Previous observational studies conducted in preschool [13, 14] and school children [14] also observed positive associations between screentime and adiposity. Nevertheless, a meta-analysis [31] reported that there is insufficient evidence on this relationship. However, longer screentime could limit the time spent on physical activities [32] and explain adiposity outcomes. Regarding the unexpected results we observed for the screentime, a cross-sectional study [33] in Australian school children reported no significant associations between sedentary behaviors and lipids; however, recommendations were not assessed.

Evidence on eating speed and cardiometabolic risk in children is scarce [34,35,36,37]. However, similar associations between slow eating and adiposity were reported in a Finnish cross-sectional study [34] and an American clinical trial [35] but other cardiometabolic risk factors were no assessed. In this sense, we cannot discard a role by diet quality since it has been suggested that dietary energy density and eating speed could regulate energy intake [38].

Previous studies have demonstrated the benefits of the MedDiet on cardiometabolic profile in adults [39,40,41,42] but not in children [28, 43]. In the present study, similar to evidence in adults [35, 38], MedDiet was inversely related to serum triglyceride levels, which could be explained by some MedDiet characteristics [39], rich in fish, nuts, olive-oil, legumes, and other plant-based foods but low in refined cereals and sugar [44].
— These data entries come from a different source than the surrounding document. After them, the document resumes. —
===== config.mk =====
export PLATFORM = sky130hd
export DESIGN_NAME = hier_cache_ctrl
export DESIGN_NICKNAME = d
export VERILOG_FILES = /design/src/rtl/hier_cache_pkg.sv /design/src/rtl/hier_cache_ctrl_lat_timer.sv /design/src/rtl/hier_cache_ctrl.sv
export SDC_FILE = /design/constraint.sdc
export NUM_CORES = 1
export LEC_CHECK = 0
export CAP_MARGIN = 25
export CORE_AREA = 2 2 84 166
export DETAILED_ROUTE_END_ITERATION = 16
export DIE_AREA = 0 0 86 168
export PLACE_DENSITY = 0.87
export SLEW_MARGIN = 30
export SYNTH_ARGS = -nofsm -noshare
export SYNTH_HDL_FRONTEND = slang
export SYNTH_SLANG_ARGS = --single-unit

===== constraint.sdc =====
create_clock -name clk -period 2.8 [get_ports clk]
set_input_delay 0.7 -clock clk [delete_from_list [all_inputs] [get_ports clk]]
set_output_delay 0.7 -clock clk [all_outputs]
set_load 0.005 [all_outputs]

===== src/rtl/hier_cache_pkg.sv =====
// Shared types and helpers for the hierarchical cache controller.
package hier_cache_pkg;

  typedef enum logic [2:0] {
    IDLE     = 3'd0,
    L1_WAIT  = 3'd1,
    L2_WAIT  = 3'd2,
    MEM_WAIT = 3'd3,
    FILL     = 3'd4,
    WR_WAIT  = 3'd5,
    RESP     = 3'd6
  } ctrl_state_e;

  typedef enum logic [1:0] {
    RL_L1  = 2'd0,
    RL_L2  = 2'd1,
    RL_MEM = 2'd2,
    RL_WR  = 2'd3
  } resp_level_e;

  function automatic int max3(input int a, input int b, input int c);
    int m;
    m = (a > b) ? a : b;
    return (m > c) ? m : c;
  endfunction

endpackage


===== src/rtl/hier_cache_ctrl_lat_timer.sv =====
// Shared down-counting latency timer; done is high while the count sits at zero.
module lat_timer #(
  parameter int W = 4
) (
  input  logic         clk,
  input  logic         rst,
  input  logic         load,
  input  logic [W-1:0] load_val,
  output logic         done
);

  logic [W-1:0] count;

  always_ff @(posedge clk) begin
    if (rst) begin
      count <= '0;
    end else if (load) begin
      count <= load_val;
    end else if (count != '0) begin
      count <= count - 1'b1;
    end
  end

  assign done = (count == '0);

endmodule


===== src/rtl/hier_cache_ctrl.sv =====
// Single-outstanding L1 -> L2 -> memory read sequencer with write-through writes.
// Optional response counters are built when HIER_CACHE_STATS_EN is defined.
//
// state    | meaning
// IDLE     | ready for a request
// L1_WAIT  | waiting L1_LAT for L1 hit/data
// L2_WAIT  | waiting L2_LAT for L2 hit/data
// MEM_WAIT | waiting MEM_LAT for memory data
// FILL     | one-cycle fill of upper levels with fetched data
// WR_WAIT  | write-through broadcast, waiting for the slowest level
// RESP     | response held until resp_ready
module hier_cache_ctrl
  import hier_cache_pkg::*;
#(
  parameter int WORD_SIZE  = 32,
  parameter int ADDR_WIDTH = 32,
  parameter int L1_LAT     = 3,
  parameter int L2_LAT     = 3,
  parameter int MEM_LAT    = 8
) (
  input  logic                  clk,
  input  logic                  rst,
  input  logic                  req_valid,
  output logic                  req_ready,
  input  logic                  req_wr,
  input  logic [ADDR_WIDTH-1:0] req_addr,
  input  logic [WORD_SIZE-1:0]  req_data,
  output logic                  resp_valid,
  input  logic                  resp_ready,
  output logic [WORD_SIZE-1:0]  resp_data,
  output logic [1:0]            resp_level,
  output logic [ADDR_WIDTH-1:0] lk_addr,
  output logic [WORD_SIZE-1:0]  lk_wdata,
  output logic                  lk_wr,
  output logic                  l1_en,
  output logic                  l2_en,
  output logic                  mem_en,
  input  logic                  l1_hit,
  input  logic [WORD_SIZE-1:0]  l1_rdata,
  input  logic                  l2_hit,
  input  logic [WORD_SIZE-1:0]  l2_rdata,
`ifdef HIER_CACHE_STATS_EN
  output logic [31:0]           stat_l1_hit,
  output logic [31:0]           stat_l2_hit,
  output logic [31:0]           stat_mem_rd,
  output logic [31:0]           stat_wr,
`endif
  input  logic [WORD_SIZE-1:0]  mem_rdata
);

  localparam int MAX_LAT = max3(L1_LAT, L2_LAT, MEM_LAT);
  localparam int CNT_W   = $clog2(MAX_LAT + 1);

  ctrl_state_e      state;
  logic             fill_mem;
  logic             tmr_load;
  logic [CNT_W-1:0] tmr_val;
  logic             tmr_done;

  // Timer loads on the same edge that raises the matching enable strobe.
  always_comb begin
    tmr_load = 1'b0;
    tmr_val  = '0;
    case (state)
      IDLE: begin
        if (req_valid && req_ready) begin
          tmr_load = 1'b1;
          tmr_val  = req_wr ? CNT_W'(MAX_LAT) : CNT_W'(L1_LAT);
        end
      end
      L1_WAIT: begin
        if (tmr_done && !l1_hit) begin
          tmr_load = 1'b1;
          tmr_val  = CNT_W'(L2_LAT);
        end
      end
      L2_WAIT: begin
        if (tmr_done && !l2_hit) begin
          tmr_load = 1'b1;
          tmr_val  = CNT_W'(MEM_LAT);
        end
      end
      default: ;
    endcase
  end

  lat_timer #(.W(CNT_W)) u_lat_timer (
    .clk      (clk),
    .rst      (rst),
    .load     (tmr_load),
    .load_val (tmr_val),
    .done     (tmr_done)
  );

  always_ff @(posedge clk) begin
    if (rst) begin
      state      <= IDLE;
      req_ready  <= 1'b1;
      resp_valid <= 1'b0;
      resp_data  <= '0;
      resp_level <= '0;
      lk_addr    <= '0;
      lk_wdata   <= '0;
      lk_wr      <= 1'b0;
      l1_en      <= 1'b0;
      l2_en      <= 1'b0;
      mem_en     <= 1'b0;
      fill_mem   <= 1'b0;
    end else begin
      l1_en  <= 1'b0;
      l2_en  <= 1'b0;
      mem_en <= 1'b0;
      case (state)
        IDLE: begin
          if (req_valid && req_ready) begin
            req_ready <= 1'b0;
            lk_addr   <= req_addr;
            lk_wdata  <= req_data;
            lk_wr     <= req_wr;
            l1_en     <= 1'b1;
            if (req_wr) begin
              l2_en  <= 1'b1;
              mem_en <= 1'b1;
              state  <= WR_WAIT;
            end else begin
              state <= L1_WAIT;
            end
          end
        end
        L1_WAIT: begin
          if (tmr_done) begin
            if (l1_hit) begin
              resp_data  <= l1_rdata;
              resp_level <= RL_L1;
              resp_valid <= 1'b1;
              state      <= RESP;
            end else begin
              l2_en <= 1'b1;
              state <= L2_WAIT;
            end
          end
        end
        L2_WAIT: begin
          if (tmr_done) begin
            if (l2_hit) begin
              lk_wdata <= l2_rdata;
              lk_wr    <= 1'b1;
              l1_en    <= 1'b1;
              fill_mem <= 1'b0;
              state    <= FILL;
            end else begin
              mem_en <= 1'b1;
              state  <= MEM_WAIT;
            end
          end
        end
        MEM_WAIT: begin
          if (tmr_done) begin
            lk_wdata <= mem_rdata;
            lk_wr    <= 1'b1;
            l1_en    <= 1'b1;
            l2_en    <= 1'b1;
            fill_mem <= 1'b1;
            state    <= FILL;
          end
        end
        FILL: begin
          lk_wr      <= 1'b0;
          resp_data  <= lk_wdata;
          resp_level <= fill_mem ? RL_MEM : RL_L2;
          resp_valid <= 1'b1;
          state      <= RESP;
        end
        WR_WAIT: begin
          if (tmr_done) begin
            resp_data  <= lk_wdata;
            resp_level <= RL_WR;
            resp_valid <= 1'b1;
            state      <= RESP;
          end
        end
        RESP: begin
          if (resp_ready) begin
            resp_valid <= 1'b0;
            req_ready  <= 1'b1;
            lk_wr      <= 1'b0;
            state      <= IDLE;
          end
        end
        default: state <= IDLE;
      endcase
    end
  end

`ifdef HIER_CACHE_STATS_EN
  // Saturating per-type counters, bumped on the response handshake.
  always_ff @(posedge clk) begin
    if (rst) begin
      stat_l1_hit <= '0;
      stat_l2_hit <= '0;
      stat_mem_rd <= '0;
      stat_wr     <= '0;
    end else if (resp_valid && resp_ready) begin
      case (resp_level)
        RL_L1:   if (stat_l1_hit != '1) stat_l1_hit <= stat_l1_hit + 1'b1;
        RL_L2:   if (stat_l2_hit != '1) stat_l2_hit <= stat_l2_hit + 1'b1;
        RL_MEM:  if (stat_mem_rd != '1) stat_mem_rd <= stat_mem_rd + 1'b1;
        default: if (stat_wr != '1)     stat_wr     <= stat_wr + 1'b1;
      endcase
    end
  end
`endif

endmodule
Regarding exclusive breastfeeding, a meta-analysis [45] also reported negative association with childhood obesity. However, a clinical trial [46] conducted in Belarussian infants reported no effect on decreasing blood pressure or risk of obesity in adolescence. Regarding this relationship, it exists insufficient solid evidence [47], and therefore, further studies are warranted.
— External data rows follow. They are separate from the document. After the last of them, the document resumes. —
## config.mk

```make
export PLATFORM = sky130hd
export DESIGN_NAME = flash_read_arbiter
export DESIGN_NICKNAME = d
export VERILOG_FILES = /design/src/rtl/flash_read_arbiter.sv
export SDC_FILE = /design/constraint.sdc
export NUM_CORES = 1
export LEC_CHECK = 0
export CORE_ASPECT_RATIO = 1.5
export CORE_UTILIZATION = 30
export CTS_BUF_LIST = sky130_fd_sc_hd__clkbuf_8
export CTS_CLUSTER_SIZE = 10
export DETAILED_ROUTE_END_ITERATION = 16
export HOLD_SLACK_MARGIN = 0.1
export PLACE_DENSITY = 0.62
export SLEW_MARGIN = 15
export SYNTH_ARGS = -nofsm -noshare
export SYNTH_HDL_FRONTEND = slang
export SYNTH_SLANG_ARGS = --single-unit
export TNS_END_PERCENT = 50
```

## constraint.sdc

```tcl
create_clock -name clk_clk -period 4 [get_ports clk_clk]
set_clock_uncertainty 0.15 [all_clocks]
set_input_delay 0.4 -clock clk_clk [delete_from_list [all_inputs] [get_ports clk_clk]]
set_output_delay 0.4 -clock clk_clk [all_outputs]
set_load 0.01 [all_outputs]
```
The healthy lifestyle behavior composite score has been developed based on current evidence. However, possible interactions among the lifestyle behaviors assessed in the present study cannot be disregarded. For example, short sleep duration and high screentime or noncompliance with physical activity recommendations have been observed in association with higher adiposity in children [27]. Additionally, an interaction between diet quality and physical activity was also reported, for which an unhealthy diet showed significant differences according to the level of physical activity [27]. Furthermore, additional putative lifestyle behaviors might have coexisted in participants that partially explain the results observed.
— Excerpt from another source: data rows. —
**src/rtl/synth_pkg.sv**
```systemverilog
// Shared constants for the synth update-clock generator: channel modes and divider defaults.
// Pure declarations; no logic, no latency, no flow control.
// Used by synth_clk_ch and synth_clk_gen.
package synth_pkg;

    localparam logic MODE_SQUARE     = 1'b0;
    localparam logic MODE_STROBE     = 1'b1;
    localparam int   SYN_DIV_W       = 16;
    localparam int   SYN_DEFAULT_DIV = 50;

endpackage

```
**src/rtl/synth_clk_ch.sv**
```systemverilog
// One update-clock channel: half-period counter with shadowed divider, square/strobe output.
// Outputs registered, first terminal div cycles after enable; no backpressure (Syn_ce freezes state).
// SYNTH_CLK_SYNC_EN adds a sync restart input that phase-aligns the channel.
module synth_clk_ch
    import synth_pkg::*;
#(
    parameter int DIV_W       = SYN_DIV_W,
    parameter int DEFAULT_DIV = SYN_DEFAULT_DIV
) (
    input  logic             Sys_clk,
    input  logic             Syn_rst,
    input  logic             Syn_ce,
    input  logic             en,
    input  logic             mode,
    input  logic             wr,
    input  logic [DIV_W-1:0] val,
`ifdef SYNTH_CLK_SYNC_EN
    input  logic             sync,
`endif
    output logic             syn_clk,
    output logic             syn_tick,
    output logic             div_pend
);

    logic [DIV_W-1:0] cnt;
    logic [DIV_W-1:0] act_div;
    logic [DIV_W-1:0] shd_div;
    logic [DIV_W-1:0] wr_div;
    logic             terminal;
    logic             restart;

    // A written zero behaves as one, so act_div never underflows below.
    assign wr_div   = (val == '0) ? DIV_W'(1) : val;
    assign terminal = (cnt >= act_div - DIV_W'(1));
`ifdef SYNTH_CLK_SYNC_EN
    assign restart  = !en || sync;
`else
    assign restart  = !en;
`endif

    always_ff @(posedge Sys_clk or posedge Syn_rst) begin
        if (Syn_rst) begin
            cnt      <= '0;
            act_div  <= DIV_W'(DEFAULT_DIV);
            shd_div  <= DIV_W'(DEFAULT_DIV);
            div_pend <= 1'b0;
            syn_clk  <= 1'b0;
            syn_tick <= 1'b0;
        end else if (!Syn_ce) begin
            syn_tick <= 1'b0;
            if (wr) begin
                shd_div  <= wr_div;
                div_pend <= 1'b1;
            end
        end else if (restart || terminal) begin
            // Period boundary: a same-cycle write wins over an older pending shadow.
            if (wr) begin
                act_div <= wr_div;
                shd_div <= wr_div;
            end else if (div_pend) begin
                act_div <= shd_div;
            end
            div_pend <= 1'b0;
            cnt      <= '0;
            if (restart) begin
                syn_clk  <= 1'b0;
                syn_tick <= 1'b0;
            end else begin
                syn_clk  <= (mode == MODE_STROBE) ? 1'b0 : ~syn_clk;
                syn_tick <= 1'b1;
            end
        end else begin
            cnt      <= cnt + DIV_W'(1);
            syn_tick <= 1'b0;
            if (wr) begin
                shd_div  <= wr_div;
                div_pend <= 1'b1;
            end
        end
    end

endmodule

```
**src/rtl/synth_clk_gen.sv**
```systemverilog
// Multi-channel programmable update-clock generator for the AC97 synth (one synth_clk_ch per channel).
// Outputs registered per channel; no backpressure, Syn_ce globally freezes all channels.
// SYNTH_CLK_SYNC_EN adds Sync_in, which restarts all enabled channels together.
module synth_clk_gen
    import synth_pkg::*;
#(
    parameter int NUM_CH      = 4,
    parameter int DIV_W       = SYN_DIV_W,
    parameter int DEFAULT_DIV = SYN_DEFAULT_DIV,
    localparam int SEL_W      = (NUM_CH > 1) ? $clog2(NUM_CH) : 1
) (
    input  logic              Sys_clk,
    input  logic              Syn_rst,
    input  logic              Syn_ce,
    input  logic [NUM_CH-1:0] Ch_en,
    input  logic [NUM_CH-1:0] Ch_mode,
    input  logic              Div_wr,
    input  logic [SEL_W-1:0]  Div_sel,
    input  logic [DIV_W-1:0]  Div_val,
`ifdef SYNTH_CLK_SYNC_EN
    input  logic              Sync_in,
`endif
    output logic [NUM_CH-1:0] Syn_clk,
    output logic [NUM_CH-1:0] Syn_tick,
    output logic [NUM_CH-1:0] Div_pend
);

    for (genvar i = 0; i < NUM_CH; i++) begin : g_ch
        logic wr_hit;

        // Selects beyond NUM_CH match no channel and are dropped.
        assign wr_hit = Div_wr && (int'(Div_sel) == i);

        synth_clk_ch #(
            .DIV_W       (DIV_W),
            .DEFAULT_DIV (DEFAULT_DIV)
        ) u_ch (
            .Sys_clk  (Sys_clk),
            .Syn_rst  (Syn_rst),
            .Syn_ce   (Syn_ce),
            .en       (Ch_en[i]),
            .mode     (Ch_mode[i]),
            .wr       (wr_hit),
            .val      (Div_val),
`ifdef SYNTH_CLK_SYNC_EN
            .sync     (Sync_in),
`endif
            .syn_clk  (Syn_clk[i]),
            .syn_tick (Syn_tick[i]),
            .div_pend (Div_pend[i])
        );
    end

endmodule
```
**config.mk**
```make
export PLATFORM = sky130hd
export DESIGN_NAME = synth_clk_gen
export DESIGN_NICKNAME = d
export VERILOG_FILES = /design/src/rtl/synth_pkg.sv /design/src/rtl/synth_clk_ch.sv /design/src/rtl/synth_clk_gen.sv
export SDC_FILE = /design/constraint.sdc
export NUM_CORES = 1
export LEC_CHECK = 0
export ABC_AREA = 1
export BUFFER_PORTS_ARGS = -buffer_cell sky130_fd_sc_hd__buf_4
export CAP_MARGIN = 20
export CORE_ASPECT_RATIO = 1.5
export CORE_MARGIN = 4
export CORE_UTILIZATION = 60
export CTS_CLUSTER_SIZE = 10
export DETAILED_ROUTE_END_ITERATION = 6
export GPL_ROUTABILITY_DRIVEN = 0
export HOLD_SLACK_MARGIN = 0.1
export PLACE_DENSITY = 0.78
export SYNTH_ARGS = -nofsm -noshare
export SYNTH_HDL_FRONTEND = slang
export SYNTH_SLANG_ARGS = --single-unit
```
**constraint.sdc**
```tcl
create_clock -name Sys_clk -period 19.1 [get_ports Sys_clk]
set_clock_uncertainty 0.1 [all_clocks]
set_input_delay 1.91 -clock Sys_clk [delete_from_list [all_inputs] [get_ports Sys_clk]]
set_output_delay 1.91 -clock Sys_clk [all_outputs]
set_load 0.1 [all_outputs]
```
==> impl_metrics.tcl <==
set metrics [dict create \
    grt_use_total_pct 23.85 \
    min_from "g_ch[2].u_ch.act_div[1]" \
    wl_per_cell_um 14.44 \
    avgViaCountPerCell 5.317 \
    ctsResizeCount 0 \
    die_w_um 121.1 \
    drc_errors 0 \
    hold_depth 2 \
    io_buffer_count 41 \
    vdd_drop_max_mv 0.07940 \
    antennaDiodeCount 0 \
    die_h_um 177.7 \
    drt_wl_total_mm 24.62 \
    hold_path_end "g_ch[2].u_ch.act_div[1]" \
    synthDistinctLibCells 37 \
    p_leak_nw 6.297 \
    ys_seq_area_share_pct 44.60 \
    ios 42 \
    drtIter0Drc 557 \
    root_buffer "clkbuf_16" \
    rsz0062_at_grt "no" \
    startpoint "g_ch[2].u_ch.act_div[2]" \
    hold_class "flip-flop to flip-flop" \
    cts_setup_buffers 0 \
    finalSetupViolCount 0 \
    drv_slew 0 \
    grt_pass1_wl_mm 42.18 \
    power.density_nw_per_um2 113.0 \
    ant_nets 0 \
    arrival_ns 3.78 \
    finalCriticalPeriod_ns 3.435 \
    clk_latency_ns 0.51 \
    die-area_um2 21510 \
    netlist_area_um2 11510 \
    grt_overflow 0 \
    start_util_pct 61.57 \
    final.setup.tns_ns 0 \
    syn_nets 1517 \
    coreArea_um2 18700 \
    cts_sinks 204 \
    postCtsHoldBufs 0 \
    first_pass_iters 5 \
    max_cap_viol_count 0 \
    fin_nets 1538 \
    cts_made_buffers 24 \
    reg2reg_to "g_ch[2].u_ch.act_div[11]" \
    period_share_pct 17.99 \
    worstPathRequired_ns 19.44 \
    path_max_fanout 18 \
    worstMarginPinSlew_ns 0.9265 \
    r2r_slack_ns 15.66 \
    stdcell_area_um2 12510 \
    worstRegToRegCells 14 \
    final_common_cell "nand2_1" \
    synth-seq-cells 204 \
    fmax_mhz 291.1 \
    vias 9065 \
    hold_violations 0 \
    grt_pass1_vias 9071 \
    clkTransAtPathRegs_ns 0.06 \
    post-dp-hpwl_mm 17.59 \
    max_slew_margin_pct 38.23 \
    path_buf_inv 1 \
    antenna_found_initial 0 \
    yosys_warnings 0 \
    syn_inst 1415 \
    htree_levels 1 \
    r2r_start "g_ch[2].u_ch.act_div[2]" \
    layout_common_cells "nand2_1, dfrtp_1, nor2_1" \
    crit_type "flip-flop to flip-flop" \
    synth_area_per_cell_um2 8.136 \
    critPathLaunchType "flip-flop" \
    status "completed" \
    setup.worst_path.end_class "flip-flop" \
    clockBufferDepth 3 \
    fillCellCount 1583 \
    drive_above_1_share_pct 8.878 \
    placed_cell_area_um2 11820 \
    cts_tree "done" \
    crit_path_max_incr_delay_ns 0.42 \
    rows 61 \
    cp_top_family "simple AND/OR/NAND/NOR gates" \
    critical-path-slowest-cell "dfrtp_1" \
    grt_max_degree 133 \
    path_cells "inv_1 -> nand3_1 -> nor2_1 -> nand4_1 -> nor3_1 -> xnor2_1 -> ha_1 -> a21oi_1 -> o21ai_0 -> nor2_1 -> nand3_2 -> nand2_2 -> nand2_1 -> nand2_1" \
    syn2layout_area_growth_pct 8.662 \
]
==> cells in the mapped netlist (all sizes together) <==
master / number / area share [%]
ha: 72 / 7.8
or2: 2 / 0.11
xor2: 57 / 4.3
a21oi: 28 / 1.2
dfrtp: 180 / 39
inv: 136 / 4.5
nand3: 114 / 5.1
dfstp: 24 / 5.5
and2: 3 / 0.16
o31ai: 1 / 0.065
o21a: 1 / 0.065
nor2: 173 / 6.0
nand4: 31 / 1.7
o21ai: 72 / 3.1
o21bai: 2 / 0.13
nand3b: 1 / 0.065
a31o: 1 / 0.076
buf: 41 / 2.7
nor4: 6 / 0.46
nand2: 404 / 13
xnor2: 37 / 2.8
nor3: 23 / 1.3
clkbuf: 6 / 0.20
$ cat src/rtl/ad_capture_ctrl.sv
// Write side of the waveform sample buffer: decimates the ADC stream, keeps a pre-trigger
// history, detects a level/edge trigger, fills the frame and holds it until it has been drawn.
//
//   state  | meaning
//   -------+--------------------------------------------------------------
//   S_IDLE | stopped; address, counters and history cleared
//   S_PRE  | writing the PRE_TRIG samples that precede any trigger
//   S_ARM  | writing circularly, evaluating edge trigger and auto timeout
//   S_POST | writing samples after the trigger until the frame is full
//   S_HOLD | frame complete, no writes, waiting for frame_done
module ad_capture_ctrl #(
   parameter int DATA_W   = 8,
   parameter int ADDR_W   = 10,
   parameter int PRE_TRIG = 256,
   parameter int TIMEOUT  = 65535
) (
   input  logic              ad_clk,
   input  logic              rst_n,
   input  logic [DATA_W-1:0] ad_data,
   input  logic              run,
   input  logic [DATA_W-1:0] trig_level,
   input  logic              trig_edge,
   input  logic              trig_auto,
   input  logic [9:0]        decim,
   input  logic              frame_done,
   output logic              ad_buf_wr,
   output logic [11:0]       ad_buf_wr_addr,
   output logic [DATA_W-1:0] ad_buf_data,
   output logic [11:0]       start_addr,
   output logic              capt_done,
   output logic              auto_trig
);

   localparam int DEPTH    = 2 ** ADDR_W;
   localparam int POST_LEN = DEPTH - PRE_TRIG;
   localparam int TCNT_W   = $clog2(TIMEOUT + 1);

   localparam logic [ADDR_W-1:0] PRE_LAST  = ADDR_W'(PRE_TRIG - 1);
   localparam logic [ADDR_W-1:0] POST_LAST = ADDR_W'(POST_LEN - 1);
   localparam logic [ADDR_W-1:0] PRE_OFS   = ADDR_W'(PRE_TRIG);
   localparam logic [TCNT_W-1:0] TO_LAST   = TCNT_W'(TIMEOUT - 1);
   localparam logic [TCNT_W-1:0] TO_MAX    = TCNT_W'(TIMEOUT);

   typedef enum logic [2:0] {
      S_IDLE,
      S_PRE,
      S_ARM,
      S_POST,
      S_HOLD
   } state_t;

   state_t              state;
   logic [9:0]          dcnt;
   logic [ADDR_W-1:0]   waddr;
   logic [ADDR_W-1:0]   pcnt;
   logic [TCNT_W-1:0]   tcnt;
   logic [DATA_W-1:0]   prev;
   logic                prev_valid;

   logic                sample_en;
   logic                in_acq;
   logic                edge_hit;
   logic                time_hit;
   logic [ADDR_W-1:0]   trig_start;

   assign sample_en  = (state != S_IDLE) && (dcnt == decim);
   assign in_acq     = state inside {S_PRE, S_ARM, S_POST};
   assign edge_hit   = prev_valid &&
                       (trig_edge ? (prev > trig_level && ad_data <= trig_level)
                                  : (prev < trig_level && ad_data >= trig_level));
   assign time_hit   = trig_auto && (tcnt == TO_LAST);
   assign trig_start = waddr - PRE_OFS;

   always_ff @(posedge ad_clk or negedge rst_n) begin
      if (!rst_n) begin
         state          <= S_IDLE;
         dcnt           <= '0;
         waddr          <= '0;
         pcnt           <= '0;
         tcnt           <= '0;
         prev           <= '0;
         prev_valid     <= 1'b0;
         ad_buf_wr      <= 1'b0;
         ad_buf_wr_addr <= '0;
         ad_buf_data    <= '0;
         start_addr     <= '0;
         capt_done      <= 1'b0;
         auto_trig      <= 1'b0;
      end else begin
         ad_buf_wr <= 1'b0;

         if (state == S_IDLE || sample_en) begin
            dcnt <= '0;
         end else begin
            dcnt <= dcnt + 1'b1;
         end

         if (state == S_IDLE) begin
            waddr      <= '0;
            pcnt       <= '0;
            tcnt       <= '0;
            prev_valid <= 1'b0;
            capt_done  <= 1'b0;
            if (run) begin
               state <= S_PRE;
            end
         end else if (!run) begin
            // abort wins over trigger and frame_done; any write already issued still lands
            state     <= S_IDLE;
            capt_done <= 1'b0;
         end else begin
            if (sample_en && in_acq) begin
               ad_buf_wr      <= 1'b1;
               ad_buf_wr_addr <= 12'(waddr);
               ad_buf_data    <= ad_data;
               waddr          <= waddr + 1'b1;
               prev           <= ad_data;
               prev_valid     <= 1'b1;
            end

            case (state)
               S_PRE: begin
                  if (sample_en) begin
                     if (pcnt == PRE_LAST) begin
                        state <= S_ARM;
                        pcnt  <= '0;
                        tcnt  <= '0;
                     end else begin
                        pcnt <= pcnt + 1'b1;
                     end
                  end
               end
               S_ARM: begin
                  if (sample_en) begin
                     if (edge_hit || time_hit) begin
                        start_addr <= 12'(trig_start);
                        auto_trig  <= !edge_hit;
                        pcnt       <= ADDR_W'(1);
                        state      <= S_POST;
                     end else if (tcnt != TO_MAX) begin
                        tcnt <= tcnt + 1'b1;
                     end
                  end
               end
               S_POST: begin
                  if (sample_en) begin
                     if (pcnt == POST_LAST) begin
                        state     <= S_HOLD;
                        capt_done <= 1'b1;
                     end else begin
                        pcnt <= pcnt + 1'b1;
                     end
                  end
               end
               S_HOLD: begin
                  if (frame_done) begin
                     state     <= S_PRE;
                     pcnt      <= '0;
                     tcnt      <= '0;
                     capt_done <= 1'b0;
                  end
               end
               default: begin
                  state <= S_IDLE;
               end
            endcase
         end
      end
   end

endmodule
The present study has some limitations that deserve to be mentioned: (a) this is a cross-sectional study, so cause-effect conclusions should not be made; (b) the studied population corresponded to Spanish preschool children so results cannot be extrapolated to other populations; (c) residual confounding or undetected cardiometabolic disorders due to early age in the studied population cannot be dismissed; (d) equations for bioelectrical bioimpedance have not been validated in children under 5 years of age so, sensitivity analyses were performed; and (e) moderate-vigorous physical activities were not identified by the questionnaires, and therefore, we have used the WHO cutoff point [22]. The present study also has strengths that must be highlighted. First, a large sample size from 7 Spanish centers, drawn from the general population, was studied. Second, data from blood samples collected were available for the final studied population. Third, several measures were considered to assess adiposity and cardiometabolic risk, as well as multiple confounders.

Conclusions

Higher adherence to the healthy behavior composite score and therefore to 6 healthy lifestyle behaviors was associated with lower cardiometabolic risk in a population of preschool children. Slow eating speed was individually related to most of the cardiometabolic risk factors. If further research could confirm these associations, this composite score could become a useful clinical tool that may contribute to enhance the prevention of adiposity and cardiometabolic disorders by detecting detrimental lifestyle behaviors since early childhood.